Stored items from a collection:
* * *

==> src/rtl/spi_fb_ctrl.sv <==
// spi_fb_ctrl: SPI-slave command decoder driving framebuffer pixel writes
// and the video-enable / background-colour configuration registers.
//
// Ports:
//   clk_i, rst_i           pixel clock, synchronous active-high reset
//   io_SPISignals_*        raw SPI pins (mode 0, SS active-low, MSB first)
//   fb_wr_valid_o/ready_i  framebuffer write handshake
//   fb_wr_addr_o/data_o    pixel address and value
//   cfg_video_en_o         video generator enable
//   cfg_bg_o               background colour {R,G,B}
//   ovf_o                  sticky pixel-dropped flag
//   frame_cnt_o            completed-frame counter (SPI_FRAME_CNT_EN only)
//
// Build option: define SPI_FRAME_CNT_EN to add frame_cnt_o.
module spi_fb_ctrl #(
    parameter int ADDR_W      = 14,
    parameter int DATA_W      = 8,
    parameter int SYNC_STAGES = 2
) (
    input  logic              clk_i,
    input  logic              rst_i,
    input  logic              io_SPISignals_SCLK,
    input  logic              io_SPISignals_SS,
    input  logic              io_SPISignals_MOSI,
    output logic              fb_wr_valid_o,
    input  logic              fb_wr_ready_i,
    output logic [ADDR_W-1:0] fb_wr_addr_o,
    output logic [DATA_W-1:0] fb_wr_data_o,
    output logic              cfg_video_en_o,
    output logic [23:0]       cfg_bg_o,
    output logic              ovf_o
`ifdef SPI_FRAME_CNT_EN
    ,
    output logic [15:0]       frame_cnt_o
`endif
);

    localparam logic [3:0] S_IDLE   = 4'd0;
    localparam logic [3:0] S_CMD    = 4'd1;
    localparam logic [3:0] S_ADDRHI = 4'd2;
    localparam logic [3:0] S_ADDRLO = 4'd3;
    localparam logic [3:0] S_PIXELS = 4'd4;
    localparam logic [3:0] S_BGR    = 4'd5;
    localparam logic [3:0] S_BGG    = 4'd6;
    localparam logic [3:0] S_BGB    = 4'd7;
    localparam logic [3:0] S_EN     = 4'd8;
    localparam logic [3:0] S_IGNORE = 4'd9;

    logic [SYNC_STAGES-1:0] sclk_sync_q, ss_sync_q, mosi_sync_q;
    logic sclk_s, ss_s, mosi_s;
    logic sclk_prev_q, ss_prev_q;
    logic sclk_rise, ss_fall, xfer;

    logic [2:0]        bit_cnt_q, bit_cnt_d;
    logic [7:0]        shift_q, shift_d;
    logic [7:0]        byte_q, byte_d;
    logic              byte_vld_q, byte_vld_d;
    logic [3:0]        state_q, state_d;
    logic [7:0]        addr_hi_q, addr_hi_d;
    logic [ADDR_W-1:0] ptr_q, ptr_d;
    logic              valid_q, valid_d;
    logic [ADDR_W-1:0] addr_q, addr_d;
    logic [DATA_W-1:0] data_q, data_d;
    logic              en_q, en_d;
    logic [7:0]        bg_r_q, bg_r_d, bg_g_q, bg_g_d;
    logic [23:0]       bg_q, bg_d;
    logic              ovf_q, ovf_d;

    assign sclk_s = sclk_sync_q[SYNC_STAGES-1];
    assign ss_s   = ss_sync_q[SYNC_STAGES-1];
    assign mosi_s = mosi_sync_q[SYNC_STAGES-1];

    assign sclk_rise = sclk_s & ~sclk_prev_q;
    assign ss_fall   = ~ss_s & ss_prev_q;
    assign xfer      = valid_q & fb_wr_ready_i;

    always_comb begin
        bit_cnt_d  = bit_cnt_q;
        shift_d    = shift_q;
        byte_d     = byte_q;
        byte_vld_d = 1'b0;
        state_d    = state_q;
        addr_hi_d  = addr_hi_q;
        ptr_d      = ptr_q;
        valid_d    = valid_q;
        addr_d     = addr_q;
        data_d     = data_q;
        en_d       = en_q;
        bg_r_d     = bg_r_q;
        bg_g_d     = bg_g_q;
        bg_d       = bg_q;
        ovf_d      = ovf_q;

        // Byte assembly; SS high discards any partial byte.
        if (ss_s) begin
            bit_cnt_d = 3'd0;
        end else if (sclk_rise) begin
            shift_d   = {shift_q[6:0], mosi_s};
            bit_cnt_d = bit_cnt_q + 3'd1;
            if (bit_cnt_q == 3'd7) begin
                byte_vld_d = 1'b1;
                byte_d     = shift_d;
            end
        end

        // Output buffer drains on handshake; a new load below re-arms it.
        if (xfer) begin
            valid_d = 1'b0;
        end

        if (ss_s) begin
            state_d = S_IDLE;
        end else if (ss_fall) begin
            state_d = S_CMD;
        end else if (byte_vld_q) begin
            case (state_q)
                S_CMD: begin
                    case (byte_q)
                        8'h01: state_d = S_ADDRHI;
                        8'h02: state_d = S_BGR;
                        8'h03: state_d = S_EN;
                        8'h04: begin
                            ovf_d   = 1'b0;
                            state_d = S_IGNORE;
                        end
                        default: state_d = S_IGNORE;
                    endcase
                end
                S_ADDRHI: begin
                    addr_hi_d = byte_q;
                    state_d   = S_ADDRLO;
                end
                S_ADDRLO: begin
                    ptr_d   = ADDR_W'({addr_hi_q, byte_q});
                    state_d = S_PIXELS;
                end
                S_PIXELS: begin
                    if (!valid_q || xfer) begin
                        valid_d = 1'b1;
                        addr_d  = ptr_q;
                        data_d  = DATA_W'(byte_q);
                    end else begin
                        ovf_d = 1'b1;
                    end
                    // Advance even on a drop so later pixels stay aligned.
                    ptr_d = ptr_q + 1'b1;
                end
                S_BGR: begin
                    bg_r_d  = byte_q;
                    state_d = S_BGG;
                end
                S_BGG: begin
                    bg_g_d  = byte_q;
                    state_d = S_BGB;
                end
                S_BGB: begin
                    bg_d    = {bg_r_q, bg_g_q, byte_q};
                    state_d = S_IGNORE;
                end
                S_EN: begin
                    en_d    = byte_q[0];
                    state_d = S_IGNORE;
                end
                default: state_d = state_q;
            endcase
        end
    end

    always_ff @(posedge clk_i) begin
        if (rst_i) begin
            sclk_sync_q <= '0;
            ss_sync_q   <= '1;
            mosi_sync_q <= '0;
            sclk_prev_q <= 1'b0;
            ss_prev_q   <= 1'b1;
            bit_cnt_q   <= 3'd0;
            shift_q     <= 8'd0;
            byte_q      <= 8'd0;
            byte_vld_q  <= 1'b0;
            state_q     <= S_IDLE;
            addr_hi_q   <= 8'd0;
            ptr_q       <= '0;
            valid_q     <= 1'b0;
            addr_q      <= '0;
            data_q      <= '0;
            en_q        <= 1'b0;
            bg_r_q      <= 8'd0;
            bg_g_q      <= 8'd0;
            bg_q        <= 24'd0;
            ovf_q       <= 1'b0;
        end else begin
            sclk_sync_q <= {sclk_sync_q[SYNC_STAGES-2:0], io_SPISignals_SCLK};
            ss_sync_q   <= {ss_sync_q[SYNC_STAGES-2:0], io_SPISignals_SS};
            mosi_sync_q <= {mosi_sync_q[SYNC_STAGES-2:0], io_SPISignals_MOSI};
            sclk_prev_q <= sclk_s;
            ss_prev_q   <= ss_s;
            bit_cnt_q   <= bit_cnt_d;
            shift_q     <= shift_d;
            byte_q      <= byte_d;
            byte_vld_q  <= byte_vld_d;
            state_q     <= state_d;
            addr_hi_q   <= addr_hi_d;
            ptr_q       <= ptr_d;
            valid_q     <= valid_d;
            addr_q      <= addr_d;
            data_q      <= data_d;
            en_q        <= en_d;
            bg_r_q      <= bg_r_d;
            bg_g_q      <= bg_g_d;
            bg_q        <= bg_d;
            ovf_q       <= ovf_d;
        end
    end

`ifdef SPI_FRAME_CNT_EN
    logic        ss_rise;
    logic        got_byte_q, got_byte_d;
    logic [15:0] fcnt_q, fcnt_d;

    assign ss_rise = ss_s & ~ss_prev_q;

    // Only frames that carried at least one whole byte are counted.
    always_comb begin
        got_byte_d = got_byte_q | byte_vld_q;
        fcnt_d     = fcnt_q;
        if (ss_rise) begin
            if (got_byte_q || byte_vld_q) begin
                fcnt_d = fcnt_q + 16'd1;
            end
            got_byte_d = 1'b0;
        end
    end

    always_ff @(posedge clk_i) begin
        if (rst_i) begin
            got_byte_q <= 1'b0;
            fcnt_q     <= 16'd0;
        end else begin
            got_byte_q <= got_byte_d;
            fcnt_q     <= fcnt_d;
        end
    end

    assign frame_cnt_o = fcnt_q;
`endif

    assign fb_wr_valid_o  = valid_q;
    assign fb_wr_addr_o   = addr_q;
    assign fb_wr_data_o   = data_q;
    assign cfg_video_en_o = en_q;
    assign cfg_bg_o       = bg_q;
    assign ovf_o          = ovf_q;

endmodule

==> config.mk <==
export PLATFORM = sky130hd
export DESIGN_NAME = spi_fb_ctrl
export DESIGN_NICKNAME = d
export VERILOG_FILES = /design/src/rtl/spi_fb_ctrl.sv
export SDC_FILE = /design/constraint.sdc
export NUM_CORES = 1
export LEC_CHECK = 0
export ABC_AREA = 1
export CAP_MARGIN = 10
export CORE_MARGIN = 2
export CORE_UTILIZATION = 46
export DETAILED_ROUTE_END_ITERATION = 12
export PLACE_DENSITY = 0.7
export REMOVE_ABC_BUFFERS = 1
export SKIP_LAST_GASP = 1
export SLEW_MARGIN = 15
export SYNTH_ARGS = -nofsm -noshare
export SYNTH_HDL_FRONTEND = slang
export SYNTH_SLANG_ARGS = --single-unit
==> constraint.sdc <==
create_clock -name clk_i -period 1.4 [get_ports clk_i]
set_clock_uncertainty 0.05 [all_clocks]
set_input_delay 0.21 -clock clk_i [delete_from_list [all_inputs] [get_ports clk_i]]
set_output_delay 0.21 -clock clk_i [all_outputs]
set_load 0.005 [all_outputs]
=== After elaboration in Yosys (flattened, before gate mapping) ===
Index checks and enable logic that the tools add are counted.

* ROM bits: 0
* Latch bits: 0
* Output and inout bits: 49
* Flip-flop bits (word level): 116
* Word-level logic and storage cells: 83
* RAM bits: 0
* Memories kept: 0

* Add/subtract/negate cells: 2
* $lt $le $gt $ge: 0
* Reduce and logical (&&, ||, !) cells: 23
* Multiplexer cells: 15
* Shift operators: 0
* Bitwise gates (word level): 7
* Multiply operators: 0
* Eq/ne operators: 15
* Divide/modulo/power cells: 0

{| class="wikitable"
|+ Operators with widths
! kind !! number
|-
| 14-bit case mux with 2 select lines || 1
|-
| 4-bit case mux with 6 select lines || 1
|-
| 4-bit AND reduction || 6
|-
| 4-bit by 3-bit equality test with 1-bit output (second input constant) || 4
|-
| 8-bit by 2-bit equality test with 1-bit output (second input constant) || 2
|-
| 14-bit by 1-bit adder with 14-bit output (second input constant) || 1
|-
| 4-bit case mux with 3 select lines || 1
|-
| 1-bit two-way mux || 11
|-
| 4-bit by 2-bit equality test with 1-bit output (second input constant) || 2
|-
| 8-bit by 1-bit equality test with 1-bit output (second input constant) || 1
|-
| 8-bit by 3-bit equality test with 1-bit output (second input constant) || 1
|-
| 7-bit nonzero test || 1
|-
| 2-bit AND reduction || 3
|-
| 6-bit AND reduction || 1
|-
| 2-bit nonzero test || 3
|-
| 6-bit nonzero test || 1
|-
| 3-bit OR reduction || 2
|-
| 5-bit AND reduction || 1
|-
| 4-bit by 1-bit equality test with 1-bit output (second input constant) || 1
|-
| 4-bit equality test (second input constant) || 1
|-
| 1-bit inverter || 4
|-
| 2-bit OR reduction || 2
|-
| 3-bit by 1-bit adder with 3-bit output (second input constant) || 1
|-
| 1-bit bitwise AND || 3
|-
| other kinds (7) || 7
|}

=== Longest topological paths before layout ===
Gate-level depths: netlist (run 1).

* Depth in word-level cells: 7
* Depth in mapped cells: 10
* Depth with buffers taken out: 10

=== Least setup slack after synthesis (run 1) ===
OpenSTA, ideal clock, no wires.

* Path kind: reg2reg
* Start point: register byte_vld_q
* End point: register bg_q[10], in the netlist cfg_bg_o[10]
* Setup slack: 0.020 ns
* Clock period less this slack: 1.380 ns
* Data required time: 1.234 ns
* Buffers on the path: 1
* Setup time: 0.116 ns
* Cell stages (with the launch flop): 9
* Data arrival time: 1.214 ns
* Cells stage by stage: dfxtp_1 > nand2_1 > nor2_4 > inv_2 > nor2_4 > inv_2 > buf_2 > nor2_1 > nor2_1

* Word-level cells in the longest chain between the ends: 1

{| class="wikitable"
|+ RTL lines
! element !! line !! text
|-
| start: declaration || 57 || <nowiki>logic byte_vld_q, byte_vld_d;</nowiki>
|-
| start signal: assignment || 200 || <nowiki>byte_vld_q <= byte_vld_d;</nowiki>
|-
| 4-bit AND reduction (no source line) || n/a ||
|-
| end signal: assignment || 210 || <nowiki>bg_q <= bg_d;</nowiki>
|-
| end: declaration || 66 || <nowiki>logic [23:0] bg_q, bg_d;</nowiki>
|}

Every way passes these cells.
A chain may end at the register's enable or synchronous reset.

=== Final worst setup path (run 1) ===
* Start point: register ss_sync_q[1]
* End point: register bg_r_q[5]

* Word-level cells in the longest chain between the ends: 4

{| class="wikitable"
|+ RTL lines
! element !! line !! text
|-
| start: declaration || 49 || <nowiki>logic [SYNC_STAGES-1:0] sclk_sync_q, ss_sync_q, mosi_sync_q;</nowiki>
|-
| start signal: assignment || 193 || <nowiki>ss_sync_q <= {ss_sync_q[SYNC_STAGES-2:0], io_SPISignals_SS};</nowiki>
|-
| 1-bit inverter (no source line) (*) || n/a ||
|-
| 1-bit bitwise AND || 74 || <nowiki>assign ss_fall = ~ss_s & ss_prev_q;</nowiki>
|-
| 1-bit inverter (no source line) || n/a ||
|-
| 4-bit AND reduction (no source line) (*) || n/a ||
|-
| end signal: assignment || 208 || <nowiki>bg_r_q <= bg_r_d;</nowiki>
|-
| end: declaration || 65 || <nowiki>logic [7:0] bg_r_q, bg_r_d, bg_g_q, bg_g_d;</nowiki>
|}

Mark *: on every way between the ends. The rest lies on a longest branch, timed or not.

==> metrics.txt, run 1 <==
outcome finished, violations left; failing checks negative setup slack; final worst slack -0.0567 ns; placed cells 813; Die Span Y 104 microns; CTS tree built; Fin. Hold Viols 0; r2r setup slk -0.06 ns; global-route wire length before repair roughly 20,000 microns; most common cell after layout, fill and taps aside dfxtp_1; Yosys cell types 28; gr ovfl total 0; CP bufs+invs 4; Area growth, synth to finish 45.5%; Clk pin slew, worst setup/hold paths roughly 0.06 ns; total wire length 13,800 microns; Post-synth EDFFs 0; # nets final 732; Final Slew Violations 0; routed vias/inst between 5 and 6; Yosys Warn Count 0; DRC 0; register area share after synthesis 0.503; Port Buffers 54; I/O pins 55; CP max stage cell dfxtp_2; crit path max fanout 8; ys flop type dfxtp_1; Crit path largest cell delay 0.32 ns; core area between 0.009 and 0.01 sq mm; final number of setup-violating endpoints 21; Die X between 100 and 150 microns; vias in the first global route approximately 4,400; cell mode on critical path nor2_4; Finished Layout Cells roughly 870; share of cells above drive strength 1 0.247; pin count of the biggest net entering global routing 44; remaining antenna violation count after routing 0; HPWL Detailed about 7700 microns; antenna violations before repair 0; All-Layer GR Usage 0.228; clock latency on the worst-skew pair between 0.5 and 0.6 ns; Top delay family on crit path buffers and inverters; crit path cell chain inv_2 > nand2_2 > nor2_4 > inv_4 > buf_6 > nor2_4 > buf_12 > o21ai_0 > a21oi_1; cts bufs inserted 17; drt pass-1 iters 5; post-layout util 0.687; DRT iter0 DRCs between 300 and 400; Final period util 1.04; worst ir drop on vdd approximately 0.00076 V; Design Power between 7 and 8 mW; Syn Inst Count approximately 600; max-cap check violation count 0; worst-margin pin slew ~0.31 ns; Worst setup EP type flip-flop; FMAX approximately 0.69 GHz; Setup CP Type reg -> reg; CTS H-tree depth 4; synthesized flop and latch total 116; Row Count 36; CTS Root Cell clkbuf_8; DR vias 4,720; async set-reset flop share out of synthesis 0; syn_area_per_cell approximately 7.6 sq um; Arr. time, crit path roughly 1.8 ns; post-DR wirelength/cell 15.9 microns; die area between 0.01 and 0.015 sq mm; clock tree buffer depth 2; pwr dens about 1100 mW/mm^2; CP required ~1.8 ns; critical path launch point type flip-flop; CTS sink count 116; RSZ-0062 raised after global routing yes; slew margin rel. 0.789; Final Critical Period approximately 1.5 ns; routability cong. between 0.8 and 0.9; post-place setup slack -0.183 ns; initial core utilization 0.472; synthesized area between 0.004 and 0.005 sq mm; most frequent cells in the layout dfxtp_1 (102), a21oi_1 (78), nor2_1 (72); ant diodes 0; Tightest Hold Check Type in -> reg; Lkg Pwr slightly below 3 nW
[routing by layer]
metal	global-route usage	share of wire	vias up
li1	-	-	2272
met3	0.0627	0.055	34
met2	0.406	0.52	193
met5	0	0	-
met1	0.261	0.41	2221
met4	0.0792	0.021	0
[Yosys cell counts (2+ instances only)]
library cell,number,area [sq um]
nor2_2,2,12.5
nor2_4,4,45.0
a21oi_1,82,410
nor3_1,3,15.0
a31oi_1,2,12.5
clkbuf_1,10,37.5
inv_2,6,22.5
ha_1,3,37.5
nand4_1,10,62.6
nor2_1,83,312
buf_4,7,52.6
o21ai_1,23,115
nand2_2,3,18.8
nand3_1,29,145
inv_1,50,188
or2_2,2,12.5
buf_2,9,45.0
nand2_1,72,270
o21ai_0,82,410
dfxtp_1,116,2320
[cells by family after synthesis]
family | count (synthesis) | synth area share
and+or+nand+nor | 213 | 0.203
AOI/OAI and AO/OA | 190 | 0.207
DFF | 116 | 0.503
buffers and inverters | 84 | 0.0786
adders and majority gates | 3 | 0.00813
[power breakdown]
part           total, mW  switching (mW)  internal, mW
sequential          3.31         0.00479          3.31
clock               4.05            1.46          2.59
combinational      0.123          0.0750        0.0485
[state kept, by name, indices dropped and copies added (netlist names), 2 cells and up]
name / flops
shift_q: 7
sclk_sync_q: 2
ptr_q: 14
state_q: 4
fb_wr_data_o: 8
bit_cnt_q: 3
bg_g_q: 8
mosi_sync_q: 2
bg_r_q: 8
byte_q: 8
addr_hi_q: 6
cfg_bg_o: 24
fb_wr_addr_o: 14
ss_sync_q: 2
[layout make-up]
cell class	instances	area (sq um)
clock buffers	20	445
clock inverters	10	109
fillers	759	3060
inverters	57	236
multi-input cells	407	2180
flip-flops and latches	116	2350
well taps	133	166
repair buffers	123	1230
repair inverters	1	8.76
[through the flow]
step	cell area [sq um]	setup TNS [ns]	hold WS, ns
final	6720	-0.452	0.165
after CTS	6410	-0.599	0.155
after floorplan	4470	-18.58	0.229
after global placement	5600	-5.36	0.340
after detailed placement	5600	-7.32	0.343
after global routing	6720	-6.46	0.185
[final timing paths]
kind / to / cells after the start / startpoint
worst max-delay path: bg_r_q[5] / 9 / ss_sync_q[1]
worst min-delay path: sclk_sync_q[0] / 3 / io_SPISignals_SCLK
worst max register to register: bg_r_q[5] / 9 / ss_sync_q[1]
worst min register to register: sclk_sync_q[1] / 2 / sclk_sync_q[0]
[worst register-to-register path, stage by stage (launching register included)]
cell and delay [ns]:
dfxtp_2 0.32, inv_2 0.05, nand2_2 0.05, nor2_4 0.13
inv_4 0.08, buf_6 0.12, nor2_4 0.17, buf_12 0.16
o21ai_0 0.10, a21oi_1 0.15
[timing repair]
| action | 4_1_cts | 5_1_grt |
|---|---|---|
| gates cloned | 4 | 4 |
| endpoints found under the hold margin | 0 | 0 |
| pin swaps | 7 | 12 |
| endpoints found under the setup margin | 117 | 93 |
| hold buffers | 0 | 0 |
| buffers inserted | 12 | 7 |
| resized for setup | 94 | 71 |
(Power assumes the default switching activity.)
==> inputs of run 2 (changes only) <==
Settings changed: CAP_MARGIN 10 to 20, CTS_CLUSTER_DIAMETER set to 100.
==> results of run 2 <==
Final layout, timing and power as in run 1 (identical DEF).
==> inputs of run 3 (changes only) <==
Settings changed: SKIP_CTS_REPAIR_TIMING set to 1.
==> run 3 against run 2 <==
Net effect: the run still ends with negative setup slack left; clock power rose by 1%; die area did not move; core utilization rose by 6.2 points; flip-flop and latch count did not move; global-route usage fell by 1.8 points; via count rose by 4.0%; final area rose by 9.0%; power rose by 0.80%; largest cell class is now multi-input combinational cells.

* * *

> _HOW TO COMPLETE THIS TASK_: For each line of the entries that includes "bits", show that line.

> _EXERCISE OUTPUT_:
* ROM bits: 0
* Latch bits: 0
* Output and inout bits: 49
* Flip-flop bits (word level): 116
* RAM bits: 0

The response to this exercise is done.